I address a warm greeting to all Portuguese-speaking pilgrims, especially the faithful of Jundiaí, São Carlos and Santo André. Dear friends, the world is in need of saints and all of us, without exception, are called to holiness. Let us not be afraid! With the help of those who are already in heaven, let us allow ourselves to be transformed by the merciful grace of God, Who is more powerful than any sin. God bless you always.
I address a cordial greeting to Arabic-speaking pilgrims, in particular those from the Middle East! Dear brothers and sisters, the saints are people who, before reaching the glory of heaven, lived a normal life, with joys and pains, hardships and hopes; but when they knew God’s love, they followed Him with all their heart. They give us a message, and they say to us, “trust in the Lord, because the Lord never lets us down! He is a good friend, always by our side”, and with their witness they encourage us not to be afraid of going against the grain.

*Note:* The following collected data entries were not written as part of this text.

Context: an optimization exercise on an open-source flow, tuned for small area. The choices shown serve that exercise and are no tape-out recipe. In this exercise RTL edits were held to simulation tests only and were not proved equivalent to the original. Power figures rest on the tool's default switching activity, not on a simulated workload.

==> pepper: inputs <==
## MIPS
module MIPS(clk,reset,In,Op,alu_result,reg1,reg2,ReadData,out);
==> module MIPS, before the edit <==
module MIPS(clk,reset,In,Op,alu_result,reg1,reg2,ReadData,out);
input clk,reset;
input [31:0]In;
output [31:26] Op;
output [31:0] alu_result;
output [31:0] reg1,reg2;
output [31:0] ReadData;
output reg [31:0] out;
assign Op = In[31:26];
wire [5:0] op = In[31:26];
wire [4:0] rs = In[25:21];
wire [4:0] rt = In[20:16];
wire [4:0] rd = In[15:11];
wire [31:0] simm = {{16{In[15]}}, In[15:0]};
wire hi0   = ~reset & (op[5:3] == 3'b000);
wire is_add = hi0 & (op[2:0] == 3'd1);
wire is_sub = hi0 & (op[2:0] == 3'd3);
wire is_and = hi0 & (op[2:0] == 3'd5);
wire is_or  = hi0 & (op[2:0] == 3'd7);
wire is_lw  = hi0 & (op[2:0] == 3'd2);
wire is_sw  = hi0 & (op[2:0] == 3'd4);
wire is_r   = is_add | is_sub | is_and | is_or;
wire is_mem = is_lw | is_sw;
wire en     = is_r | is_mem;
reg [1023:0] R;    
reg [1023:0] M;    
reg [31:0] MRD;
reg [31:0] r1, r2;
integer k;
always @(*) begin
	r1 = 32'd0;
	r2 = 32'd0;
	for (k = 0; k < 32; k = k + 1) begin
		r1 = r1 | ({32{en & (rs == k)}} & R[32*k +: 32]);
		r2 = r2 | ({32{en & (rt == k)}} & R[32*k +: 32]);
	end
end
assign reg1 = r1;
assign reg2 = r2;
wire [31:0] b = is_mem ? simm : r2;
wire [31:0] sum = r1 + (b ^ {32{is_sub}}) + {31'd0, is_sub};
wire [31:0] alu = is_and ? (r1 & b) : is_or ? (r1 | b) : sum;
assign alu_result = alu;
wire inrange = (alu[31:5] == 27'd0);
reg [31:0] rdword;
always @(*) begin
	rdword = 32'd0;
	for (k = 0; k < 32; k = k + 1)
		rdword = rdword | ({32{is_lw & inrange & (alu[4:0] == k)}} & M[32*k +: 32]);
end
wire [31:0] wd = is_mem ? MRD : alu;
assign ReadData = wd;
wire [4:0] dst = is_r ? rd : rt;
genvar i;
generate
for (i = 0; i < 32; i = i + 1) begin : words
	wire [31:0] rinit = (i == 1) ? 32'd5 : (i == 2) ? 32'd15 : (i == 3) ? 32'd2 : 32'd0;
	wire [31:0] minit = (i == 15) ? 32'd9 : 32'd0;
	wire re = reset | (en & (dst == i));
	wire me = reset | (is_sw & inrange & (alu[4:0] == i));
	wire [31:0] rnew = wd | ({32{reset}} & rinit);
	wire [31:0] mnew = r2 | ({32{reset}} & minit);
	always @(posedge clk) begin
		R[32*i +: 32] <= ({32{re}} & rnew) | ({32{~re}} & R[32*i +: 32]);
		M[32*i +: 32] <= ({32{me}} & mnew) | ({32{~me}} & M[32*i +: 32]);
	end
end
endgenerate
wire oe = reset | is_sw;
always @(posedge clk) begin
	MRD <= rdword | ({32{is_sw}} & MRD);
	out <= ({32{oe}} & r2 & {32{inrange}}) | ({32{~oe}} & out);
end
endmodule
clock: 12.0 ns
lec_check: 0
cap_margin: 20
core_margin: 2
core_utilization: 40
slew_margin: 20
run.sh (not shown) runs the stock make flow with config.mk's settings and CLKGATE_MAP_FILE= SYNTH_SCRIPT=/design/flow/synth_recipe.tcl, a recipe that flattens the netlist after the stock synthesis.
==> inputs of juniper, as changes to pepper <==
==> flow/design.v (replaced) <==
module hold_gate(e, en, d, q, y);
input e, en, d, q;
output y;
assign y = (e & d) | (en & q);
endmodule
module flip_gate(e, en, d, q, y);
input e, en, d, q;
output y;
assign y = ~((e | q) & (en | d));
endmodule
module aoi222(a0, b0, a1, b1, a2, b2, y);
input a0, b0, a1, b1, a2, b2;
output y;
assign y = ~((a0 & b0) | (a1 & b1) | (a2 & b2));
endmodule
module aoi22(a0, b0, a1, b1, y);
input a0, b0, a1, b1;
output y;
assign y = ~((a0 & b0) | (a1 & b1));
endmodule
module rsel32(s, d, y);
input [31:0] s, d;
output y;
wire [10:0] t;
genvar g;
generate
for (g = 0; g < 10; g = g + 1) begin : g3
	aoi222 u(.a0(s[3*g]), .b0(d[3*g]), .a1(s[3*g+1]), .b1(d[3*g+1]),
	         .a2(s[3*g+2]), .b2(d[3*g+2]), .y(t[g]));
end
endgenerate
aoi22 u10(.a0(s[30]), .b0(d[30]), .a1(s[31]), .b1(d[31]), .y(t[10]));
assign y = ~&t;
endmodule
module MIPS(clk,reset,In,Op,alu_result,reg1,reg2,ReadData,out);
input clk,reset;
input [31:0]In;
output [31:26] Op;
output [31:0] alu_result;
output [31:0] reg1,reg2;
output [31:0] ReadData;
output reg [31:0] out;
assign Op = In[31:26];
wire [5:0] op = In[31:26];
wire [4:0] rs = In[25:21];
wire [4:0] rt = In[20:16];
wire [4:0] rd = In[15:11];
wire [31:0] simm = {{16{In[15]}}, In[15:0]};
wire hi0    = ~reset & (op[5:3] == 3'b000);
wire is_add = hi0 & (op[2:0] == 3'd1);
wire is_sub = hi0 & (op[2:0] == 3'd3);
wire is_and = hi0 & (op[2:0] == 3'd5);
wire is_or  = hi0 & (op[2:0] == 3'd7);
wire is_lw  = hi0 & (op[2:0] == 3'd2);
wire is_sw  = hi0 & (op[2:0] == 3'd4);
wire is_r   = is_add | is_sub | is_and | is_or;
wire is_mem = is_lw | is_sw;
wire en     = is_r | is_mem;
reg ph;
always @(posedge clk)
	ph <= ~reset & ~ph;
reg [1023:0] R;    
reg [1023:0] M;    
reg [31:0] MRD;
wire [31:0] s1, s2, sm;
wire [31:0] alu;
wire inrange = (alu[31:5] == 27'd0);
genvar i, j;
generate
for (i = 0; i < 32; i = i + 1) begin : sel
	assign s1[i] = (rs == i);
	assign s2[i] = (rt == i);
	assign sm[i] = (alu[4:0] == i);
end
endgenerate
wire [31:0] x1, x2, xm;
generate
for (j = 0; j < 32; j = j + 1) begin : rbit
	wire [31:0] rcol, mcol;
	for (i = 0; i < 32; i = i + 1) begin : col
		assign rcol[i] = R[32*i + j];
		assign mcol[i] = M[32*i + j];
	end
	rsel32 p1(.s(s1), .d(rcol), .y(x1[j]));
	rsel32 p2(.s(s2), .d(rcol), .y(x2[j]));
	rsel32 pm(.s(sm), .d(mcol), .y(xm[j]));
end
endgenerate
wire [31:0] r1 = (x1 ^ {32{ph}}) & {32{en}};
wire [31:0] r2 = (x2 ^ {32{ph}}) & {32{en}};
assign reg1 = r1;
assign reg2 = r2;
wire [31:0] rdword = (xm ^ {32{ph}}) & {32{is_lw & inrange}};
wire [31:0] b = is_mem ? simm : r2;
wire [31:0] sum = r1 + (b ^ {32{is_sub}}) + {31'd0, is_sub};
assign alu = is_and ? (r1 & b) : is_or ? (r1 | b) : sum;
assign alu_result = alu;
wire [31:0] wd = is_mem ? MRD : alu;
assign ReadData = wd;
wire [4:0] dst = is_r ? rd : rt;
wire [31:0] rd0 = reset ? 32'hFFFFFFFF : (wd ^ {32{ph}});    
wire [31:0] rd1 = reset ? 32'h00000000 : (wd ^ {32{ph}});    
wire [31:0] md0 = reset ? 32'hFFFFFFFF : (r2 ^ {32{ph}});
wire [31:0] md1 = reset ? 32'h00000000 : (r2 ^ {32{ph}});
generate
for (i = 0; i < 32; i = i + 1) begin : words
	wire [31:0] rinit = (i == 1) ? 32'd5 : (i == 2) ? 32'd15 : (i == 3) ? 32'd2 : 32'd0;
	wire [31:0] minit = (i == 15) ? 32'd9 : 32'd0;
	wire re = reset | (en & (dst == i));
	wire me = reset | (is_sw & inrange & (alu[4:0] == i));
	wire ren = ~re;
	wire men = ~me;
	wire [31:0] rnext, mnext;
	for (j = 0; j < 32; j = j + 1) begin : b
		flip_gate hr(.e(re), .en(ren), .d(rinit[j] ? rd1[j] : rd0[j]), .q(R[32*i + j]), .y(rnext[j]));
		flip_gate hm(.e(me), .en(men), .d(minit[j] ? md1[j] : md0[j]), .q(M[32*i + j]), .y(mnext[j]));
	end
	always @(posedge clk) begin
		R[32*i +: 32] <= rnext;
		M[32*i +: 32] <= mnext;
	end
end
endgenerate
wire oe = reset | is_sw;
wire oen = ~oe;
wire [31:0] onext;
generate
for (j = 0; j < 32; j = j + 1) begin : ob
	hold_gate ho(.e(oe), .en(oen), .d(r2[j] & inrange), .q(out[j]), .y(onext[j]));
end
endgenerate
always @(posedge clk) begin
	MRD <= rdword | ({32{is_sw}} & MRD);
	out <= onext;
end
endmodule
==> flow/flow/run.sh (new file) <==
#!/bin/bash
# Layout flow: the standard synthesis, then a second synthesis of the same
# RTL whose final ABC mapping is area-oriented and sees the whole flattened
# design. The second netlist replaces the first only if it has exactly the
# same registers (names and cell types); then the standard flow continues
# from it to the final layout.
set -u
W=$(pwd)
R=$W/orfs/results/$FLOW_PLATFORM/MIPS/base

bash standard.sh synth > std_synth.log 2>&1 || exit 1
cp $R/1_2_yosys.v std_1_2_yosys.v

MY_ABC_SCRIPT=$W/flow/area.abc make -C $FLOW_HOME DESIGN_CONFIG=$W/config.mk \
  WORK_HOME=$W/orfs_area CLKGATE_MAP_FILE= SYNTH_SCRIPT=$W/flow/area_synth.tcl \
  $W/orfs_area/results/$FLOW_PLATFORM/MIPS/base/1_2_yosys.v > area_synth.log 2>&1
A=$W/orfs_area/results/$FLOW_PLATFORM/MIPS/base/1_2_yosys.v

regs() { grep -oE '^ *sky130_fd_sc_hd__(df|edf|sdf|dl)[a-z0-9_]* +[^ ]+' "$1" | sed -E 's/_[0-9]+ +/ /' | awk '{print $2, $1}' | sort; }
if [[ -s $A ]] && [[ -n "$(regs std_1_2_yosys.v)" ]] && diff <(regs std_1_2_yosys.v) <(regs $A) > regs_diff.txt; then
  echo "using the area netlist" > netlist_choice.txt
  cp $A $R/1_2_yosys.v
  rm -f $R/1_synth.odb $R/1_synth.sdc
else
  echo "registers differ; using the standard netlist" > netlist_choice.txt
fi

bash standard.sh BUFFER_PORTS_ARGS="-buffer_cell sky130_fd_sc_hd__buf_2" finish > std_finish.log 2>&1
==> flow/flow/area.abc (new file) <==
strash; &get -n; &st; &dch; &nf -R 1000; &put; topo; stime -c
==> flow/flow/area_synth.tcl (new file) <==
proc synth {args} { yosys synth -nofsm -noshare {*}$args }
# The final technology mapping: flatten first (all but the flip gate) so ABC
# sees the whole design, and map with an area-oriented script.
proc abc {args} {
  set i [lsearch -exact $args -script]
  if {$i >= 0} { lset args [expr {$i + 1}] $::env(MY_ABC_SCRIPT) }
  yosys setattr -mod -unset keep_hierarchy
  # the per-bit flip gate is mapped on its own, so that its two enable
  # inputs stay two inputs and it maps to one OR-OR-AND-invert cell
  if {![catch {yosys select -assert-any flip_gate}]} {
    yosys setattr -mod -set keep_hierarchy 1 flip_gate
  }
  yosys select -clear
  yosys flatten
  yosys opt_clean -purge
  yosys abc {*}$args
}
source $::env(SCRIPTS_DIR)/synth.tcl
# left out here: clear keep_hierarchy, flatten, clean up, hide names made inside functions, write 1_2_yosys.v
==> flow/standard.sh (new file) <==
#!/bin/bash
# synth_recipe.tcl (not shown) runs the flow's synth.tcl, then flattens the netlist and writes it again
# the make line also repeats each setting of config.mk as NAME=value (left out here)
make -C /OpenROAD-flow-scripts/flow DESIGN_CONFIG=/design/flow/config.mk WORK_HOME=/design/flow/orfs CLKGATE_MAP_FILE= SYNTH_SCRIPT=/design/flow/synth_recipe.tcl "${@:-finish}"
- CAP_MARGIN: 20 -> 10
- CORE_UTILIZATION: 40 -> 45
- CTS_BUF_LIST: not set -> sky130_fd_sc_hd__clkbuf_8
- CTS_CLUSTER_DIAMETER: not set -> 50
- CTS_CLUSTER_SIZE: not set -> 14
- SETUP_SLACK_MARGIN: not set -> 0.4
- SLEW_MARGIN: 20 -> 10
- SYNTH_HIERARCHICAL: not set -> 1
removed: flow/run.sh
==> run_results.csv <==
group,metric,value,unit
layout,design.seq.count,2112,
layout,multi_input_area,0.02892,mm^2
sta,clock_skew,0.1188,ns
grt,grt.met3_usage,19.83,%
routing,met3WireLength,86690,um
die,taps,3043,
grt,grt_pass1_vias,76320,
routing,drt_pass1_iterations,10,
status,failed_layout_checks,"setup timing",
routing,avgViaCountPerCell,7.585,
status,outcome,"finished with violations",
synthesis,yosys.area_share.adder,0.6524,%
sta,hold_ws,0.4640,ns
sta,finalSetupViolations,3,
sta,worst_slack,-0.04273,ns
sta,slew_headroom,14.05,%
die,start_util,40.12,%
[end of results for pepper]
==> run_results.csv <==
group,metric,value,unit
status,outcome,"timing/DRC/antenna clean",
die,start_util,45.43,%
routing,drt_pass1_iterations,13,
die,taps,2189,
clock_tree,cts_root_buffer,"clkbuf_8",
grt,grt.met3_usage,12.24,%
sta,clock_skew,0.06785,ns
routing,avgViaCountPerCell,7.695,
sta,slew_headroom,14.96,%
sta,worst_slack,0.5007,ns
grt,grt_pass1_vias,72670,
sta,finalSetupViolations,0,
pwr,cellLeakagePower,32.66,nW
layout,multi_input_area,0.03317,mm^2
layout,design.seq.count,2113,
routing,met3WireLength,49170,um
[end of results for juniper]

-- static timing again, ports no longer ideal --
The flow's constraints put no driver on any port. The routed layouts listed below were extracted and timed again, unchanged, in two steps. Step 1, drivers: a clkbuf_16 drives clk and a buf_2 each remaining input, both assumed. Step 2 times the ports against the registers' clock, not the clock port: input delays grow and output delays shrink by t, the midpoint of the rising clock arrivals with the driver on. Three values: no drivers, after step 1, after step 2; two values: the first two.
| run | shift t [ns] | setup slack, ns | hold slack, ns |
|---|---|---|---|
| pepper | 1.003 | -0.043 / -0.064 / -0.064 | 0.464 / 0.464 / 0.464 |
| juniper | 1.080 | 0.501 / 0.420 / 0.225 | 0.445 / 0.445 / 0.445 |
The setup slack of juniper, which loses most, moves by -0.081 ns with the drivers and by -0.276 ns with both steps.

May the Lord bless you.
I cordially greet Polish pilgrims. Dear brothers and sisters, on our path of faith, especially in difficult moments, we must have the courage to lift our eyes to heaven, thinking of the saints who, on earth, lived their everyday joys and tribulations together with Christ, and now live with Him in the glory of the heavenly Father. They are witnesses of hope for us: they give us an example of Christian life and support us in our aspiration to holiness. May their intercession accompany you always. I give you my heartfelt blessing. Jesus Christ be praised!

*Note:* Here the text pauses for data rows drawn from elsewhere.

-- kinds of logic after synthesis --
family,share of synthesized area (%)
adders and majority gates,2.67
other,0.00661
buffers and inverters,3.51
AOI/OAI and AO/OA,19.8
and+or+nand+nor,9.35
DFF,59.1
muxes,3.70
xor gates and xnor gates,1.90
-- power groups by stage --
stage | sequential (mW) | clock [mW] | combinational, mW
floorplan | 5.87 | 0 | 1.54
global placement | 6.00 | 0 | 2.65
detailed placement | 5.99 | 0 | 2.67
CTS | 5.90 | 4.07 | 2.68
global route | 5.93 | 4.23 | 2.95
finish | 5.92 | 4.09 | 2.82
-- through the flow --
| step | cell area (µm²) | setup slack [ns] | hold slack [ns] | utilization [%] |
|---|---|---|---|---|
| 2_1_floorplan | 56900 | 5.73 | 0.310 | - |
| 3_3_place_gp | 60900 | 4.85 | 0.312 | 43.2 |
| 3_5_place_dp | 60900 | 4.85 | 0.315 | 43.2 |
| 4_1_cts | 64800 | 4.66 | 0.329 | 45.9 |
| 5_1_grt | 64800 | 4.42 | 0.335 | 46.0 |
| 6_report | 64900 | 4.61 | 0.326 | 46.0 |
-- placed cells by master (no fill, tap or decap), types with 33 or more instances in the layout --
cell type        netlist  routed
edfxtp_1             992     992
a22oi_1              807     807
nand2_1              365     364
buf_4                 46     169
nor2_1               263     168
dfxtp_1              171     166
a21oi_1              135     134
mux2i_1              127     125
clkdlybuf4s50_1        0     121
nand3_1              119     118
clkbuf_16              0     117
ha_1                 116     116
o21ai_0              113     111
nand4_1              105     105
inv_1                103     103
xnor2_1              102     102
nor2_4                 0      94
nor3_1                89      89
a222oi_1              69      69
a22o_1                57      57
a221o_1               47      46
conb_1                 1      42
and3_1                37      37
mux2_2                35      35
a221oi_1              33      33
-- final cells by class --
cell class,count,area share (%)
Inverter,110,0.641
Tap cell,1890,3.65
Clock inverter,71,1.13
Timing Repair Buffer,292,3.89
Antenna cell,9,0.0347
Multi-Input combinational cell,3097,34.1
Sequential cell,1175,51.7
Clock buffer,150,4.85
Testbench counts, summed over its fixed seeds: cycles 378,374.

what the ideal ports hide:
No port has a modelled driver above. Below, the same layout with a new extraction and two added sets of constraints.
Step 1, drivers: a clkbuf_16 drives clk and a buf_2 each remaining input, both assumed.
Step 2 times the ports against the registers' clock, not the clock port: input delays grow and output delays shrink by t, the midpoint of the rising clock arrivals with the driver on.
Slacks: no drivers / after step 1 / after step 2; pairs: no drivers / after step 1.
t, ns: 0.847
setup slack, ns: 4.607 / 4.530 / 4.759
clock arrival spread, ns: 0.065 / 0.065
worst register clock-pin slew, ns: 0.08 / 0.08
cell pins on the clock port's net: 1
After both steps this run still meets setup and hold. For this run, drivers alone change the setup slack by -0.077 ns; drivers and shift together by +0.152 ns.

I address a cordial welcome to Italian-speaking faithful.
I am pleased to welcome the deacons of the Pontifical Urban College of Propaganda Fide; the Clarissian Franciscan missionaries of the Most Holy Sacrament and the Scheut missionaries on the occasion of their respective General Chapters: I urge each one of you to live the mission with eyes attentive to human and existential peripheries. I greet the group of mayors and administrators of Logudoro, accompanied by the bishop of Ozieri, Msgr. Corrado Melis, and those of the Association Citt’ del Santissimo Crocifisso, hoping that they may carry out a generous service to the common good. I greet the Forestry and Environmental Protection Command of the Carabinieri, as well as the Amore e Libertà Community, which I encourage to support for the efforts in promoting the education of young people in the Democratic Republic of the Congo.

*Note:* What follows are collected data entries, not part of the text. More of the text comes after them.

From an optimization exercise on the open Yosys and OpenROAD flow, aimed at small area, a short achievable clock period and few clock cycles; shortcuts taken in it are not production practice. Only simulation tests tie the RTL to the original design; equivalence was not proved. Power and IR drop assume default switching activity.

==> flow/design.v <==
module cpu_core(
    input  wire        clk,
    input  wire        rest,
    input  wire [31:0] rom2if_ins_i,
    output wire [31:0] if2rom_ins_o,
    output wire [31:0] dmem_addr_o,
    output wire [31:0] dmem_wdata_o,
    output wire [3:0]  dmem_wstrb_o,
    input  wire [31:0] dmem_rdata_i
);
    reg  [31:2] pc;
    reg  [31:0] x_regs [1:31];
    reg  [31:1] rvalid;
    reg         xv;          
    reg  [31:0] xa, xb, xc;  
    reg  [4:0]  xrd;
    reg         xwen;        
    reg         xload, xstore, xbranch, xjalr, xpred;
    reg  [2:0]  xf3;
    reg         xsub;
    reg         xr_add, xr_slt, xr_sltu, xr_xor, xr_or, xr_and, xr_sll, xr_sr, xr_c;
    reg         xsra;
    reg  [31:0] mres;        
    reg  [31:0] mwd;         
    reg  [3:0]  mstrb;
    reg  [4:0]  mrd;
    reg         mwen, mload;
    reg  [2:0]  mf3;
    wire [31:0] bx   = xsub ? ~xb : xb;
    wire [32:0] sum  = {1'b0, xa} + {1'b0, bx} + {32'd0, xsub};
    wire [31:0] vxor = xa ^ xb;
    wire        eq   = ~|vxor;
    wire        ltu  = ~sum[32];
    wire        lt   = (xa[31] ^ xb[31]) ? xa[31] : sum[31];
    wire [31:0] a_rev;
    genvar gi;
    generate
        for (gi = 0; gi < 32; gi = gi + 1) begin : g_rev
            assign a_rev[gi] = xa[31 - gi];
        end
    endgenerate
    wire [31:0] sh_in   = xr_sll ? a_rev : xa;
    wire        sh_fill = xsra & xa[31];
    wire [31:0] sh_out  = $signed({sh_fill, sh_in}) >>> xb[4:0];
    wire [31:0] sh_rev;
    generate
        for (gi = 0; gi < 32; gi = gi + 1) begin : g_rev2
            assign sh_rev[gi] = sh_out[31 - gi];
        end
    endgenerate
    wire [31:0] alu =
          ({32{xr_add}}  & sum[31:0])
        | ({32{xr_slt}}  & {31'd0, lt})
        | ({32{xr_sltu}} & {31'd0, ltu})
        | ({32{xr_xor}}  & vxor)
        | ({32{xr_or}}   & (xa | xb))
        | ({32{xr_and}}  & (xa & xb))
        | ({32{xr_sll}}  & sh_rev)
        | ({32{xr_sr}}   & sh_out)
        | ({32{xr_c}}    & xc);
    reg btaken;
    always @(*) begin
        case (xf3)
            3'b000:  btaken = eq;
            3'b001:  btaken = ~eq;
            3'b100:  btaken = lt;
            3'b101:  btaken = ~lt;
            3'b110:  btaken = ltu;
            default: btaken = ~ltu;
        endcase
    end
    wire        redirect = xv & ((xbranch & (btaken ^ xpred)) | xjalr);
    wire [31:2] redirect_pc = xjalr ? sum[31:2] : xc[31:2];
    wire [1:0]  xbsel = sum[1:0];
    wire [31:0] xwd   = (xf3[1:0] == 2'b00) ? {4{xc[7:0]}} :
                        (xf3[1:0] == 2'b01) ? {2{xc[15:0]}} : xc;
    wire [3:0]  xstrb = ~(xv & xstore) ? 4'b0000 :
                        (xf3[1:0] == 2'b00) ? (4'b0001 << xbsel) :
                        (xf3[1:0] == 2'b01) ? (xbsel[1] ? 4'b1100 : 4'b0011) : 4'b1111;
    wire [31:0] xres  = (xload | xstore) ? sum[31:0] : alu;
    wire        xw    = xv & xwen;
    always @(posedge clk) begin
        if (!rest) begin
            mstrb <= 4'b0000;
            mwen  <= 1'b0;
        end else begin
            mstrb <= xstrb;
            mwen  <= xw;
        end
        mres  <= xres;
        mwd   <= xwd;
        mrd   <= xrd;
        mload <= xload;
        mf3   <= xf3;
    end
    assign dmem_addr_o  = mres;
    assign dmem_wdata_o = mwd;
    assign dmem_wstrb_o = mstrb;
    wire [1:0]  bsel = mres[1:0];
    wire [31:0] rsh = dmem_rdata_i >> {bsel, 3'b000};
    wire [31:0] ldata = (mf3[1:0] == 2'b00) ? {{24{rsh[7]  & ~mf3[2]}}, rsh[7:0]} :
                        (mf3[1:0] == 2'b01) ? {{16{rsh[15] & ~mf3[2]}}, rsh[15:0]} : rsh;
    wire [31:0] wdata = mload ? ldata : mres;
    wire        wen   = mwen;
    integer k;
    always @(posedge clk) begin
        for (k = 1; k < 32; k = k + 1)
            if (wen && mrd == k) x_regs[k] <= wdata;
    end
    always @(posedge clk) begin
        if (!rest) rvalid <= 31'd0;
        else if (wen) rvalid <= rvalid | (31'd1 << (mrd - 5'd1));
    end
    wire [31:0] ins = rom2if_ins_i;
    assign if2rom_ins_o = {pc, 2'b00};
    wire [4:0] op  = ins[6:2];
    wire [2:0] f3  = ins[14:12];
    wire [4:0] rd  = ins[11:7];
    wire [4:0] rs1 = ins[19:15];
    wire [4:0] rs2 = ins[24:20];
    wire d_lui    = (op == 5'b01101);
    wire d_auipc  = (op == 5'b00101);
    wire d_jal    = (op == 5'b11011);
    wire d_jalr   = (op == 5'b11001);
    wire d_branch = (op == 5'b11000);
    wire d_load   = (op == 5'b00000);
    wire d_store  = (op == 5'b01000);
    wire d_opi    = (op == 5'b00100);
    wire d_opr    = (op == 5'b01100);
    wire d_alu    = d_opi | d_opr;
    wire [31:0] imm_i = {{20{ins[31]}}, ins[31:20]};
    wire [31:0] imm_s = {{20{ins[31]}}, ins[31:25], ins[11:7]};
    wire [31:0] imm_b = {{19{ins[31]}}, ins[31], ins[7], ins[30:25], ins[11:8], 1'b0};
    wire [31:0] imm_j = {{11{ins[31]}}, ins[31], ins[19:12], ins[20], ins[30:21], 1'b0};
    wire [31:0] imm_u = {ins[31:12], 12'd0};
    wire        pred_b = d_branch & ins[31];
    wire        take   = d_jal | pred_b;
    wire [31:2] pc4    = pc + 30'd1;
    wire [31:2] tgt    = pc + (ins[3] ? imm_j[31:2] : imm_b[31:2]);
    reg [31:0] r1, r2;
    integer j;
    always @(*) begin
        r1 = 32'd0;
        r2 = 32'd0;
        for (j = 1; j < 32; j = j + 1) begin
            r1 = r1 | ({32{(rs1 == j) & rvalid[j]}} & x_regs[j]);
            r2 = r2 | ({32{(rs2 == j) & rvalid[j]}} & x_regs[j]);
        end
    end
    wire bx1 = xw  & (rs1 == xrd);
    wire bx2 = xw  & (rs2 == xrd);
    wire bm1 = wen & (rs1 == mrd);
    wire bm2 = wen & (rs2 == mrd);
    wire [31:0] v1 = bx1 ? alu : bm1 ? wdata : r1;
    wire [31:0] v2 = bx2 ? alu : bm2 ? wdata : r2;
    wire use_rs2 = d_opr | d_branch;
    wire [31:0] imm = d_store ? imm_s : (d_lui | d_auipc) ? imm_u : imm_i;
    wire [31:0] na = d_auipc ? {pc, 2'b00} : d_lui ? 32'd0 : v1;
    wire [31:0] nb = use_rs2 ? v2 : imm;
    wire [31:0] nc = d_store ? v2 : {(take | d_jalr | d_jal) ? pc4 : tgt, 2'b00};
    wire f_sra  = ins[30];
    wire n_sub  = (d_opr & (f3 == 3'b000) & ins[30]) | (d_alu & (f3[2:1] == 2'b01)) | d_branch;
    wire n_add  = (d_alu & (f3 == 3'b000)) | d_lui | d_auipc;
    always @(posedge clk) begin
        if (!rest) begin
            pc <= 30'd0;
            xv <= 1'b0;
        end else begin
            pc <= redirect ? redirect_pc : (take ? tgt : pc4);
            xv <= ~redirect;
        end
        xa <= na;
        xb <= nb;
        xc <= nc;
        xrd <= rd;
        xwen <= (rd != 5'd0) & (d_alu | d_lui | d_auipc | d_jal | d_jalr | d_load);
        xload <= d_load;
        xstore <= d_store;
        xbranch <= d_branch;
        xjalr <= d_jalr;
        xpred <= pred_b;
        xf3 <= f3;
        xsub <= n_sub;
        xr_add  <= n_add;
        xr_slt  <= d_alu & (f3 == 3'b010);
        xr_sltu <= d_alu & (f3 == 3'b011);
        xr_xor  <= d_alu & (f3 == 3'b100);
        xr_or   <= d_alu & (f3 == 3'b110);
        xr_and  <= d_alu & (f3 == 3'b111);
        xr_sll  <= d_alu & (f3 == 3'b001);
        xr_sr   <= d_alu & (f3 == 3'b101);
        xsra    <= f_sra;
        xr_c    <= d_jal | d_jalr;
    end
endmodule
Settings: LEC_CHECK=0, CAP_MARGIN=20, CORE_MARGIN=2, CORE_UTILIZATION=45, CTS_BUF_LIST=sky130_fd_sc_hd__clkbuf_8, CTS_CLUSTER_SIZE=24, SETUP_SLACK_MARGIN=3.0, SLEW_MARGIN=20; clock period 7.0 ns.
run.sh (not shown) runs the stock make flow with config.mk's settings and CLKGATE_MAP_FILE= SYNTH_SCRIPT=/design/flow/synth_recipe.tcl, a recipe that flattens the netlist after the stock synthesis.
The starting point completed without violations.
Testbench counts at the start, summed over its fixed seeds: cycles 19,130.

On the occasion of the World Refugee Day, which the international community celebrated yesterday, last Monday I wanted to meet with a representation of refugees hosted by parishes and Roman religious institutes. I would like to take this opportunity offered by yesterday’s World Refugee Day to express my sincere appreciation for the campaign for the new migration law: “I was a stranger – humanity that does good”, which enjoys the official support of Italian Caritas, the Migrantes Foundation and other Catholic organizations.
I offer a special thought for young people, the sick, and newlyweds. Next Friday, the Solemnity of the Most Sacred Heart of Jesus, is the day when the Church supports all priests with prayers and affection. Dear young people, draw from the Heart of Jesus the nourishment for your spiritual life and the source of your hope; dear people who are sick, offer your sufferings to the Lord, so that He may pour His love into the hearts of men; and you, dear newlyweds, partake of the Eucharist, so that, nourished by Christ, you may be Christian families touched by the love of that divine Heart.